Filed under: album, review | Tags: 2008, chris mccrudden, minnie driver, music

Minnie Driver
Seastories •••
Rounder
The worst thing about this album is that it’s not actually that bad. By rights it should be. Its author is, after all, Minnie Driver, the woman who went from kicking off Alan Partridge’s ladyboy fascination as a transsexual writer in the first episode of ‘Knowing Me, Knowing You’ to leading lady in ‘Grosse Point Blank’ in a few short years. Like other meteoric risers The Spice Girls, however, Minnie’s acting career (itself an object lesson in the triumph of ambition over ability) failed to outlast the 1990s. One duff costume drama too many and a burgeoning reputation as a prima donna left her washed up on has-been beach with only one way out. The last ditch career choice of many a knackered actress: singing.

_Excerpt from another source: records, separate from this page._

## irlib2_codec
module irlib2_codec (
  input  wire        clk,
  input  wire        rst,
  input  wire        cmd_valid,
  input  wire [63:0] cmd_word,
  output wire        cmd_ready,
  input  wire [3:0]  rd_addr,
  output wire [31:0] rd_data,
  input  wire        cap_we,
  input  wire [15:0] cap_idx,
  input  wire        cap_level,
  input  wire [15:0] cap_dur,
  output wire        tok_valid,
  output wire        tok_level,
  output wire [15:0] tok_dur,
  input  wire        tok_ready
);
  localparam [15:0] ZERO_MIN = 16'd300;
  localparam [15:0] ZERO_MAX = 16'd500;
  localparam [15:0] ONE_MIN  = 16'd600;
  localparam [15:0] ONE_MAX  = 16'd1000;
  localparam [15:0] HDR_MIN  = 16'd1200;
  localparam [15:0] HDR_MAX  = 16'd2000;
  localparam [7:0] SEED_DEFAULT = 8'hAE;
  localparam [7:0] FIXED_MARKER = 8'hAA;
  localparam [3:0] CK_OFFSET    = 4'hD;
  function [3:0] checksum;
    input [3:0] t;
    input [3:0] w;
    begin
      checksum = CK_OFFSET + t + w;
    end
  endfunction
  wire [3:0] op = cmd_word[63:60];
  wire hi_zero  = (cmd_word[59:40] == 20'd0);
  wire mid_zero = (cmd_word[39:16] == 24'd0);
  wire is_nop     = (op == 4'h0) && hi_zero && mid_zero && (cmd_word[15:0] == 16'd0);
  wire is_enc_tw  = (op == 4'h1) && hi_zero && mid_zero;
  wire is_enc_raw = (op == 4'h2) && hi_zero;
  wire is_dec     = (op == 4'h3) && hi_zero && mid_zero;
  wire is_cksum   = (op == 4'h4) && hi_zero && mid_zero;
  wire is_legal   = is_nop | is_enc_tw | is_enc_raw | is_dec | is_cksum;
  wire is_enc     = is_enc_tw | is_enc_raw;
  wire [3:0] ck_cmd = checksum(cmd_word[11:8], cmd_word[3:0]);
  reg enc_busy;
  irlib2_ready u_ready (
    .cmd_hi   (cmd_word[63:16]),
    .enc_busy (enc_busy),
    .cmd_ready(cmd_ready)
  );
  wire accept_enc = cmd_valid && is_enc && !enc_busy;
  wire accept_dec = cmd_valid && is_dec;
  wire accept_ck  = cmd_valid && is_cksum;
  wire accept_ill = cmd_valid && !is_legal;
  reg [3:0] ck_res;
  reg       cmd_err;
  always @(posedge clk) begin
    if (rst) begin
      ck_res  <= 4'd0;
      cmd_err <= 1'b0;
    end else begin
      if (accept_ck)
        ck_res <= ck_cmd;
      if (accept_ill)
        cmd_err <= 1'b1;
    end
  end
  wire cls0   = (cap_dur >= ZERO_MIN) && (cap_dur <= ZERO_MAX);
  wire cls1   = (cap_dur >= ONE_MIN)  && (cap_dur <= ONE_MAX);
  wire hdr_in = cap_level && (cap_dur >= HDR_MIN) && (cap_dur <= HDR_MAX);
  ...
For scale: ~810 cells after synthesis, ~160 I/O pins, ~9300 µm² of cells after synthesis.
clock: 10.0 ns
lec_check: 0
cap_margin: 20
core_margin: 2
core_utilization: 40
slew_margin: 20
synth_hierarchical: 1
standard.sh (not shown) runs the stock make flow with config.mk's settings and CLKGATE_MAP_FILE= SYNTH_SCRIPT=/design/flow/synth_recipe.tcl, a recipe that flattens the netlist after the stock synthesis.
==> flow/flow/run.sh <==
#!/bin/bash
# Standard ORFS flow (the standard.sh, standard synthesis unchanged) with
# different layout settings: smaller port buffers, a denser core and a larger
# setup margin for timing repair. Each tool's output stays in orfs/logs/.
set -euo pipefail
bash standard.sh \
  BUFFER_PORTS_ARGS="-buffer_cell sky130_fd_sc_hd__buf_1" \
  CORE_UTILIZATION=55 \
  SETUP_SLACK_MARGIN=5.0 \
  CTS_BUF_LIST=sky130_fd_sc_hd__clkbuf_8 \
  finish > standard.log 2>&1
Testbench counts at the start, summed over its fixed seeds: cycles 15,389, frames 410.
Source: an optimization exercise on an open RTL-to-GDS flow (aim: a short achievable clock period). Production flows keep margins and buffers that such runs may drop. Function was checked by simulation only, so behaviour that the tests miss may differ from the original. Power and IR drop assume default switching activity.

==> flow/design.v <==
module fstc (
    input  wire        clk,
    input  wire        rst,
    input  wire        start,
    input  wire        tick,
    input  wire        rsp_valid,
    input  wire [1:0]  rsp_kind,
    input  wire [7:0]  rsp_b0,
    input  wire [7:0]  rsp_b1,
    output wire        rd_req,
    output wire [1:0]  rd_len,
    output wire        busy,
    output wire        valid,
    output wire        failed,
    output wire [2:0]  err,
    output wire [15:0] sr0,
    output wire [15:0] sr1,
    output wire [15:0] sr2,
    output wire [15:0] sr3,
    output wire [15:0] sr4,
    output wire [15:0] sr5,
    output wire [15:0] sr6,
    output wire [15:0] sr7,
    output wire [15:0] sr8,
    output wire [15:0] sr9,
    output wire [15:0] sr10,
    output wire [15:0] sr11,
    output wire [15:0] sr12,
    output wire [15:0] sr13,
    output wire [15:0] sr14,
    output wire [15:0] sr15
);
    localparam [2:0] PH_IDLE    = 3'd0;
    localparam [2:0] PH_SEARCH  = 3'd1;
    localparam [2:0] PH_LENGTH  = 3'd2;
    localparam [2:0] PH_PAYLOAD = 3'd3;
    localparam [2:0] PH_DONE    = 3'd4;
    localparam [2:0] PH_FAIL    = 3'd5;
    localparam [2:0] ERR_NONE     = 3'd0;
    localparam [2:0] ERR_RECEIVE  = 3'd1;
    localparam [2:0] ERR_TIMEOUT  = 3'd2;
    localparam [2:0] ERR_UNEXPECT = 3'd3;
    localparam [2:0] ERR_CHECKSUM = 3'd4;
    reg [2:0]   phase_q;
    reg [4:0]   idx_q;
    reg         req_q;
    reg [15:0]  elapsed_q;
    reg [12:0]  cks_q;           
    reg [15:0]  cks_exp_q;
    reg [2:0]   err_q;
    reg [191:0] buf_q;           
    reg [191:0] fld_q;           
    reg         busy_q;          
    reg         valid_q;         
    reg         failed_q;        
    reg         srch_q;          
    reg         len_q;           
    reg         pay_q;           
    reg         p26_q;           
    reg         gt_q;            
    reg         eq_q;            
    wire       k0     = (rsp_kind == 2'd0);
    wire       k3     = (rsp_kind == 2'd3);
    wire       kdat   = (rsp_kind == 2'd1) || (rsp_kind == 2'd2);
    wire [7:0] p0     = rsp_b0;
    wire [7:0] p1     = (rsp_kind == 2'd2) ? rsp_b1 : 8'h00;
    wire       acc    = rsp_valid && req_q;
    wire       len_ok = (rsp_kind == 2'd2) && (rsp_b0 == 8'h00) && (rsp_b1 == 8'h1C);
    wire       sof    = (p0 == 8'h42) && (p1 == 8'h4D);
    wire       ck_ok  = ({p0, p1} == {3'b000, cks_q});
    wire        inc       = tick && busy_q && !(&elapsed_q);
    wire [15:0] elapsed_t = elapsed_q + {15'd0, inc};
    wire        e4999     = (elapsed_q == 16'd4999);
    wire        to_t      = gt_q || (eq_q && inc);           
    wire        eq_t      = inc ? e4999 : eq_q;              
    wire [12:0] cks_sum = cks_q + {5'd0, p0} + {5'd0, p1};
    wire stay = !(k3 || (!k0 && ((len_q && !len_ok) || p26_q)));
    wire busy_a = busy_q && !(acc && !stay);
    wire start_acc = start && !busy_a;
    assign rd_req = !rst && (
           (!busy_q && start)
        || (busy_q && !req_q && !to_t)
        || (busy_q && req_q && rsp_valid && (stay ? !to_t : start)));
    reg [2:0]  phase_n;
    reg [4:0]  idx_n;
    reg        req_n;
    reg [15:0] elapsed_n;
    reg [12:0] cks_n;
    reg [15:0] cks_exp_n;
    reg [2:0]  err_n;
    reg        gt_n, eq_n;
    reg        wr;
    always @* begin
        phase_n   = phase_q;
        idx_n     = idx_q;
        req_n     = req_q;
        elapsed_n = elapsed_t;
        cks_n     = cks_q;
        cks_exp_n = cks_exp_q;
        err_n     = err_q;
        gt_n      = to_t;
        eq_n      = eq_t;
        wr        = 1'b0;
        if (acc) begin
            req_n = 1'b0;
            if (k3) begin
                phase_n = PH_FAIL;
                err_n   = ERR_RECEIVE;
            end else if (kdat) begin
                if (srch_q) begin
                    if (sof) begin
                        cks_n   = 13'h008F;
                        phase_n = PH_LENGTH;
                    end
                end
                if (len_q) begin
                    cks_n = cks_sum;
                    if (len_ok) begin
                        phase_n = PH_PAYLOAD;
                    end else begin
                        phase_n = PH_FAIL;
                        err_n   = ERR_UNEXPECT;
                    end
                end
                if (pay_q) begin
                    wr    = 1'b1;
                    idx_n = idx_q + 5'd2;
                    if (p26_q) begin
                        cks_exp_n = {p0, p1};
                        if (ck_ok) begin
                            phase_n = PH_DONE;
                        end else begin
                            phase_n = PH_FAIL;
                            err_n   = ERR_CHECKSUM;
                        end
                    end else begin
                        cks_n = cks_sum;
                    end
                end
            end
        end
        if (start_acc) begin
            phase_n   = PH_SEARCH;
            idx_n     = 5'd0;
            req_n     = 1'b0;
            elapsed_n = 16'd0;
            cks_n     = 13'd0;
            cks_exp_n = 16'd0;
            err_n     = ERR_NONE;
            gt_n      = 1'b0;
            eq_n      = 1'b0;
            wr        = 1'b0;
        end
        if (start_acc || busy_a) begin
            if (!req_n) begin
                if (!start_acc && to_t) begin
                    phase_n = PH_FAIL;
                    err_n   = ERR_TIMEOUT;
                end else begin
                    req_n = 1'b1;
                end
            end
        end
    end
    wire valid_n = (phase_n == PH_DONE);
    always @(posedge clk) begin
        if (rst) begin
            phase_q   <= PH_IDLE;
            idx_q     <= 5'd0;
            req_q     <= 1'b0;
            elapsed_q <= 16'd0;
            cks_q     <= 13'd0;
            cks_exp_q <= 16'd0;
            err_q     <= ERR_NONE;
            busy_q    <= 1'b0;
            valid_q   <= 1'b0;
            failed_q  <= 1'b0;
            srch_q    <= 1'b0;
            len_q     <= 1'b0;
            pay_q     <= 1'b0;
            p26_q     <= 1'b0;
            gt_q      <= 1'b0;
            eq_q      <= 1'b0;
            fld_q     <= 192'd0;
        end else begin
            phase_q   <= phase_n;
            idx_q     <= idx_n;
            req_q     <= req_n;
            elapsed_q <= elapsed_n;
            cks_q     <= cks_n;
            cks_exp_q <= cks_exp_n;
            err_q     <= err_n;
            busy_q    <= (phase_n == PH_SEARCH) || (phase_n == PH_LENGTH) ||
                         (phase_n == PH_PAYLOAD);
            valid_q   <= valid_n;
            failed_q  <= (phase_n == PH_FAIL);
            srch_q    <= (phase_n == PH_SEARCH);
            len_q     <= (phase_n == PH_LENGTH);
            pay_q     <= (phase_n == PH_PAYLOAD);
            p26_q     <= (phase_n == PH_PAYLOAD) && (idx_n == 5'd26);
            gt_q      <= gt_n;
            eq_q      <= eq_n;
            fld_q     <= valid_n ? buf_q : 192'd0;
        end
    end
    integer i;
    always @(posedge clk) begin
        for (i = 0; i < 12; i = i + 1) begin
            if (wr && idx_q == 2 * i) begin
                buf_q[16*i +: 8]     <= p0;
                buf_q[16*i + 8 +: 8] <= p1;
            end
        end
    end
    assign rd_len = 2'd2;
    assign busy   = busy_q;
    assign valid  = valid_q;
    assign failed = failed_q;
    assign err    = err_q;
    assign sr0 = {3'b000, idx_q, valid_q, err_q, req_q, phase_q};
    assign sr1 = {3'b000, cks_q};
    assign sr2 = cks_exp_q;
    assign sr3 = elapsed_q;
    genvar k;
    generate
        for (k = 0; k < 12; k = k + 1) begin : g_field
            wire [15:0] f = {fld_q[16*k +: 8], fld_q[16*k + 8 +: 8]};
        end
    endgenerate
    assign sr4  = g_field[0].f;
    assign sr5  = g_field[1].f;
    assign sr6  = g_field[2].f;
    assign sr7  = g_field[3].f;
    assign sr8  = g_field[4].f;
    assign sr9  = g_field[5].f;
    assign sr10 = g_field[6].f;
    assign sr11 = g_field[7].f;
    assign sr12 = g_field[8].f;
    assign sr13 = g_field[9].f;
    assign sr14 = g_field[10].f;
    assign sr15 = g_field[11].f;
endmodule
Background: an optimization exercise with open tools, aiming at small area, a short achievable clock period and few clock cycles per item. Do not read the settings as production practice. Function was checked by simulation only, so behaviour that the tests miss may differ from the original. Power is estimated from default activity; no workload was simulated.

$ cat flow/design.v
module depkt_core (
    input  wire        clk,
    input  wire        rst,
    input  wire        cfg_strict_f,
    input  wire        cfg_zero_byte,
    input  wire        in_valid,
    output wire        in_ready,
    input  wire [31:0] in_data,
    input  wire [2:0]  in_cnt,
    input  wire        in_last,
    output wire        out_valid,
    input  wire        out_ready,
    output reg  [31:0] out_data,
    output reg  [2:0]  out_cnt,
    output wire        res_valid,
    output wire [2:0]  res_cause,
    output wire [4:0]  res_flags
);
    localparam [2:0] C_OK         = 3'd0;
    localparam [2:0] C_SHORT      = 3'd1;
    localparam [2:0] C_FBIT       = 3'd2;
    localparam [2:0] C_TRUNC_DON  = 3'd3;
    localparam [2:0] C_TRUNC_SIZE = 3'd4;
    localparam [2:0] C_TRUNC_EXTRA= 3'd5;
    localparam [2:0] C_ZERO_SIZE  = 3'd6;
    localparam [2:0] C_TRUNC_UNIT = 3'd7;
    localparam [2:0] S_IDLE  = 3'd0;    
    localparam [2:0] S_COPY  = 3'd1;    
    localparam [2:0] S_DRAIN = 3'd2;    
    localparam [2:0] S_RUN   = 3'd3;    
    localparam [2:0] S_HDR   = 3'd4;    
    localparam [2:0] S_UNIT  = 3'd5;    
    localparam [2:0] S_RES   = 3'd6;    
    reg  [2:0]  st;
    reg  [1:0]  p;           
    reg  [1:0]  at;          
    reg  [3:0]  k;           
    reg  [15:0] remain;      
    reg  [2:0]  err;         
    reg  [4:0]  flags;
    reg         ufbit;       
    function [4:0] classify(input [4:0] t);
        case (t)
            5'd1: classify = 5'b01000;    
            5'd5: classify = 5'b10000;    
            5'd6: classify = 5'b00100;    
            5'd7: classify = 5'b00001;    
            5'd8: classify = 5'b00010;    
            default: classify = 5'b00000;
        endcase
    endfunction
    function zero_type(input [4:0] t);
        zero_type = (t == 5'd6) || (t == 5'd7) || (t == 5'd8);
    endfunction
    wire [7:0] b0 = in_data[7:0];
    wire [7:0] b1 = in_data[15:8];
    wire [4:0] t0 = b0[4:0];
    wire is_single = (t0 >= 5'd1) && (t0 <= 5'd23);
    wire is_ag     = (t0 >= 5'd24) && (t0 <= 5'd27);
    wire is_fu     = (t0 == 5'd28) || (t0 == 5'd29);
    wire is_fub    = (t0 == 5'd29);
    wire fu_start  = b1[7];
    wire short     = in_last && (in_cnt <= 3'd2);
    wire [2:0] idle_err = short                          ? C_SHORT :
                          (cfg_strict_f && b0[7])        ? C_FBIT :
                          (is_fub && in_last && in_cnt == 3'd3) ? C_TRUNC_DON : C_OK;
    wire [3:0] donb = (at == 2'd0) ? 4'd0 : 4'd2;
    reg  [3:0] runl;
    always @(*) begin
        case (at)
            2'd0: runl = 4'd2;
            2'd1: runl = 4'd4;
            2'd2: runl = 4'd7;
            default: runl = 4'd8;
        endcase
    end
    wire [2:0] avail = in_cnt - {1'b0, p};
    wire [7:0] hsel  = in_data[8*p +: 8];          
    wire [3:0] run_left = runl - k;
    wire       run_all  = ({1'b0, avail} >= run_left);     
    wire [2:0] run_n    = run_all ? run_left[2:0] : avail;
    wire [3:0] k_next   = k + {1'b0, run_n};
    wire [3:0] dhi      = donb - k;                          
    wire [3:0] dlo      = donb + 4'd1 - k;
    wire       cap_hi   = !dhi[3] && (dhi < {1'b0, run_n});
    wire       cap_lo   = !dlo[3] && (dlo < {1'b0, run_n});
    wire [1:0] lhi      = p + dhi[1:0];
    wire [1:0] llo      = p + dlo[1:0];
    wire [15:0] size_next = {cap_hi ? in_data[8*lhi +: 8] : remain[15:8],
                             cap_lo ? in_data[8*llo +: 8] : remain[7:0]};
    wire       rem_big  = (remain[15:3] != 13'd0);
    wire       unit_end = !rem_big && (remain[2:0] <= avail);
    wire [2:0] unit_n   = unit_end ? remain[2:0] : avail;
    reg        emit;         
    reg        prefix;       
    reg        fuhdr;        
    reg        zb4;          
    reg        bdone;        
    reg        simple;       
    reg  [1:0] sh;           
    reg  [2:0] ncopy;        
    always @(*) begin
        emit   = 1'b0;
        prefix = 1'b0;
        fuhdr  = 1'b0;
        zb4    = 1'b0;
        bdone  = 1'b0;
        simple = 1'b0;
        sh     = p;
        ncopy  = avail;
        case (st)
            S_IDLE: begin
                if (idle_err != C_OK) begin
                    bdone = 1'b1;
                end else if (is_single) begin
                    emit   = 1'b1;
                    prefix = 1'b1;
                    zb4    = cfg_zero_byte && zero_type(t0);
                end else if (is_fu) begin
                    if (fu_start) begin
                        emit  = 1'b1;
                        fuhdr = 1'b1;
                        bdone = is_fub;
                    end else begin
                        emit  = !is_fub;
                        bdone = 1'b1;
                        sh    = 2'd2;
                        ncopy = in_cnt - 3'd2;
                    end
                end else if (!is_ag) begin
                    bdone = 1'b1;
                end
            end
            S_COPY: begin
                emit   = 1'b1;
                bdone  = 1'b1;
                simple = 1'b1;
            end
            S_DRAIN: bdone = 1'b1;
            S_RUN:   bdone = !run_all || ({1'b0, avail} == run_left);
            S_HDR: begin
                if (remain != 16'd0) begin
                    emit   = 1'b1;
                    prefix = 1'b1;
                    zb4    = cfg_zero_byte && zero_type(hsel[4:0]);
                end
            end
            S_UNIT: begin
                emit   = 1'b1;
                ncopy  = unit_n;
                bdone  = !unit_end || (remain[2:0] == avail);
                simple = unit_end && !ufbit;
            end
            default: ;
        endcase
    end
    wire active = in_valid && (st != S_RES);
    wire fire   = active && (!emit || out_ready);
    wire ending = fire && bdone && in_last;
    assign out_valid = active && emit;
    assign in_ready  = fire && bdone;
    assign res_valid = (st == S_RES) || (ending && simple);
    assign res_cause = (st == S_RES) ? err : C_OK;
    assign res_flags = (st == S_RES && err != C_OK) ? 5'd0 : flags;
    wire [31:0] shifted = in_data >> {sh, 3'b000};
    always @(*) begin
        if (prefix || fuhdr) begin
            out_data = {fuhdr ? {in_data[7:5], in_data[12:8]} : 8'h01,
                        zb4 ? 8'h00 : 8'h01, 16'h0000};
            out_cnt  = (fuhdr || zb4) ? 3'd4 : 3'd3;
        end else begin
            out_data = shifted;
            out_cnt  = ncopy;
        end
    end
    reg [2:0] end_cause;
    always @(*) begin
        end_cause = err;
        case (st)
            S_IDLE: end_cause = idle_err;
            S_RUN: begin
                if (k_next < donb)
                    end_cause = C_TRUNC_DON;
                else if (k_next == donb)
                    end_cause = C_OK;
                else if (k_next == donb + 4'd1)
                    end_cause = C_TRUNC_SIZE;
                else if (k_next != runl)
                    end_cause = C_TRUNC_EXTRA;
                else
                    end_cause = (size_next == 16'd0) ? C_ZERO_SIZE : C_TRUNC_UNIT;
            end
            S_UNIT: end_cause = unit_end ? C_FBIT : C_TRUNC_UNIT;
            default: ;
        endcase
    end
    always @(posedge clk) begin
        if (rst) begin
            st <= S_IDLE;
            p  <= 2'd0;
        end else if (st == S_RES) begin
            st <= S_IDLE;
        end else if (fire) begin
            case (st)
                S_IDLE: begin
                    err   <= idle_err;
                    ufbit <= 1'b0;
                    flags <= 5'd0;
                    k     <= 4'd0;
                    at    <= t0[1:0];
                    if (idle_err != C_OK)
                        st <= S_DRAIN;
                    else if (is_single) begin
                        flags <= classify(t0);
                        st    <= S_COPY;
                    end else if (is_fu) begin
                        if (fu_start)
                            flags <= classify(b1[4:0]);
                        st <= S_COPY;
                        if (fu_start && !is_fub)
                            p <= 2'd2;
                    end else if (is_ag) begin
                        st <= S_RUN;
                        p  <= 2'd1;
                    end else
                        st <= S_DRAIN;
                end
                S_RUN: begin
                    k      <= k_next;
                    remain <= size_next;
                    p      <= p + run_n[1:0];
                    if (run_all)
                        st <= S_HDR;
                end
                S_HDR: begin
                    if (remain == 16'd0) begin
                        err <= C_ZERO_SIZE;
                        st  <= S_DRAIN;
                    end else begin
                        flags <= flags | classify(hsel[4:0]);
                        ufbit <= cfg_strict_f && hsel[7];
                        st    <= S_UNIT;
                    end
                end
                S_UNIT: begin
                    remain <= remain - {13'd0, unit_n};
                    p      <= p + unit_n[1:0];
                    if (unit_end) begin
                        k <= donb;
                        if (ufbit) begin
                            err <= C_FBIT;
                            st  <= S_DRAIN;
                        end else
                            st <= S_RUN;
                    end
                end
                default: ;
            endcase
            if (bdone)
                p <= 2'd0;
            if (ending) begin
                if (simple)
                    st <= S_IDLE;
                else begin
                    st  <= S_RES;
                    err <= end_cause;
                end
            end
        end
    end
endmodule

Minnie’s first album, Everything I’ve Got In My Pocket, was a grimly incongruous splodge that dribbled into the lower reaches of a chart so bored with Dido imitators in 2004 that it barely registered indifference, never mind derision. Fast forward to 2008 and Driver, now back on the small screen in hit series ‘Riches’, is giving music another go with Seastories. Ditching the by-numbers compositions that made her debut so teeth-grindingly dull, the result is, at its best, a pleasant slice of slick country pop. The title track especially is a piece of woozy barroom melancholia that wouldn’t sound out of place on a Kathleen Edwards album. ‘King Without A Queen’ covers similar ground, her limited yelp nicely concealed by slide guitar and a deft beat.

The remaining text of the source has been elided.